By Emi Clancy:
As the end of the year draws near, many school students have planned trips and parties across Australia to celebrate completing their higher school certificates. Many students will make their way to the well-known party district in the Gold Coast, while other students will be celebrating nationwide.
Known as almost a rite of passage, schoolies trips carry the risk of students abusing sex, drugs and alcohol during their celebrations, with fatalities occurring in past years. Despite many campaigns such as Be safe, watch your mates and Red Frogs Australia promoting responsible behaviour and helpline numbers, a lot of teenagers will take risks this year.
21-year-old Sydney student, Kaitlyn Brown, has been travelling across New South Wales with the Paraplegic Benefit Fund to promote responsible drinking and roadside safety by sharing her own personal story with high school teenagers.
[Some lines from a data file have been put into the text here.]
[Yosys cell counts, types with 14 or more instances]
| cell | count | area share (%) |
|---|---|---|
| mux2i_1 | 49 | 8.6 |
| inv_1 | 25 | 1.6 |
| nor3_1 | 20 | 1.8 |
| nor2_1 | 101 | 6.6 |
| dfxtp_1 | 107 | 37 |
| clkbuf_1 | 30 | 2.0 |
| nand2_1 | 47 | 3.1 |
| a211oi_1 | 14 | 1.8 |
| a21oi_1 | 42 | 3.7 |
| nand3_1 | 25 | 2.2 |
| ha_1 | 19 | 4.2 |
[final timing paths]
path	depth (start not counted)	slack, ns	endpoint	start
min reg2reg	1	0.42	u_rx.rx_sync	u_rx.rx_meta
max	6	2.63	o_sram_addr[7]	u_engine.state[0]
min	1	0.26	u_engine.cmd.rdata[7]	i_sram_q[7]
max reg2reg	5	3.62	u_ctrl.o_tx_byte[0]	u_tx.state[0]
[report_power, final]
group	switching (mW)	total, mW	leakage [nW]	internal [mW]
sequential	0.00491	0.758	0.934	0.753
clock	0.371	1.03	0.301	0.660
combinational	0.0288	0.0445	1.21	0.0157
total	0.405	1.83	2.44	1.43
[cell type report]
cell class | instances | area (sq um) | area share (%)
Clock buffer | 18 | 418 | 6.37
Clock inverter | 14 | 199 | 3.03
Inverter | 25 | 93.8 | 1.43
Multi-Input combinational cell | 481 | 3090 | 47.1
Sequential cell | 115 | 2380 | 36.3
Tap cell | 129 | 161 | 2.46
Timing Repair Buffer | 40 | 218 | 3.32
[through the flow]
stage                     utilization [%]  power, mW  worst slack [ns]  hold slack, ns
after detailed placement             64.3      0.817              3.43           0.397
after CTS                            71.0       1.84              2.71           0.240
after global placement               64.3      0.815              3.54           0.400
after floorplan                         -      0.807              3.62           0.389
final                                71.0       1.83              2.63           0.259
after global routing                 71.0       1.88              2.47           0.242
$ cat src/rtl/corr_pkg.sv
package corr_pkg;

   // Bit widths along the correlator path
   localparam int SAMPLE_WIDTH        = 3;
   localparam int DOPPLER_WIDTH       = 12;
   localparam int PHASE_WIDTH         = 16;
   localparam int CARRIER_WIDTH       = 4;
   localparam int PRODUCT_WIDTH       = SAMPLE_WIDTH + CARRIER_WIDTH;
   localparam int ACC_WIDTH           = 20;
   localparam int CARRIER_INDEX_WIDTH = 4;

   typedef logic signed [SAMPLE_WIDTH-1:0]  sample_t;
   typedef logic signed [DOPPLER_WIDTH-1:0] doppler_t;
   typedef logic        [PHASE_WIDTH-1:0]   phase_t;
   typedef logic signed [CARRIER_WIDTH-1:0] carrier_t;
   typedef logic signed [PRODUCT_WIDTH-1:0] product_t;
   typedef logic signed [ACC_WIDTH-1:0]     acc_t;

   // Nominal IF step per sample, small enough for the Doppler word to cancel it
   localparam phase_t F_IF_INC = 16'h0600;

   // Low-side mixing, Doppler added to the IF step
   localparam logic HIGH_SIDE_MIX = 1'b0;

   // One cosine cycle over 16 phase steps, amplitude 7
   localparam carrier_t COS_TABLE [0:(2**CARRIER_INDEX_WIDTH)-1] = '{
      4'sd7, 4'sd6, 4'sd5, 4'sd3, 4'sd0, -4'sd3, -4'sd5, -4'sd6,
      -4'sd7, -4'sd6, -4'sd5, -4'sd3, 4'sd0, 4'sd3, 4'sd5, 4'sd6
   };

   // Sample as it leaves the input registers
   typedef struct packed {
      logic    valid;
      sample_t sample;
      logic    chip;
      logic    dump;
   } aligned_s;

   // Carrier-wiped sample pair on its way to the accumulators
   typedef struct packed {
      logic     valid;
      product_t prod_i;
      product_t prod_q;
      logic     chip;
      logic     dump;
   } mixed_s;

endpackage
$ cat src/rtl/subchannel.sv
`timescale 1ns/1ps

module subchannel import corr_pkg::*; (
   input  logic     clk,
   input  logic     reset_i,
   input  logic     sample_valid_i,
   input  sample_t  sample_i,
   input  logic     chip_i,
   input  logic     dump_i,
   input  doppler_t doppler_i,
   output logic     dump_valid_o,
   output acc_t     acc_i_o,
   output acc_t     acc_q_o
);

   aligned_s aligned;
   mixed_s   mixed;
   doppler_t doppler_q;
   carrier_t carrier_i;
   carrier_t carrier_q;

   // Doppler taken with the strobe, so the NCO steps with the aligned sample's word
   always_ff @(posedge clk) begin
      if (sample_valid_i) begin
         doppler_q <= doppler_i;
      end
   end

   // Input side
   sample_align sample_align_inst (
      .clk            (clk),
      .reset_i        (reset_i),
      .sample_valid_i (sample_valid_i),
      .sample_i       (sample_i),
      .chip_i         (chip_i),
      .dump_i         (dump_i),
      .aligned_o      (aligned)
   );

   // Carrier oscillator steps after the aligned sample has used the current phase
   carrier_nco carrier_nco_inst (
      .clk         (clk),
      .reset_i     (reset_i),
      .step_i      (aligned.valid),
      .doppler_i   (doppler_q),
      .carrier_i_o (carrier_i),
      .carrier_q_o (carrier_q)
   );

   carrier_wipe carrier_wipe_inst (
      .clk         (clk),
      .reset_i     (reset_i),
      .aligned_i   (aligned),
      .carrier_i_i (carrier_i),
      .carrier_q_i (carrier_q),
      .mixed_o     (mixed)
   );

   // Output side
   code_accum code_accum_inst (
      .clk          (clk),
      .reset_i      (reset_i),
      .mixed_i      (mixed),
      .dump_valid_o (dump_valid_o),
      .acc_i_o      (acc_i_o),
      .acc_q_o      (acc_q_o)
   );

endmodule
A night of clubbing turned tragic for Ms Brown when her driver was distracted and veered off the road, crashing into a pole and leaving the then 19-year-old legally quadriplegic. “One second behind the wheel of not paying enough attention can cause an injury that lasts a lifetime. But not just that, it’s not just the risk of becoming disabled because you can actually get brain damage. And it’s not just you that you can affect; you could be on the road and do this to someone else,” Ms Brown said.
As schoolies approaches and many HSC students become of legal drinking age, Ms Brown hopes to reinforce to young high school students that even though they may take precautions and ensure there is a designated driver who has not been influenced by alcohol or drugs, any distraction at all by other passengers who are heavily intoxicated can carry risks.
“I want to share my story with other people. I’ve been through so much and I just want to be able to encourage other people even if it’s only the smallest thing I say, they can take away whatever they want from it as long as they take away something. If sharing my story reinforces to other people to drive more safely or they go home and it stays on their mind, anything at all, I’ll be happy,” the 21-year-old shared.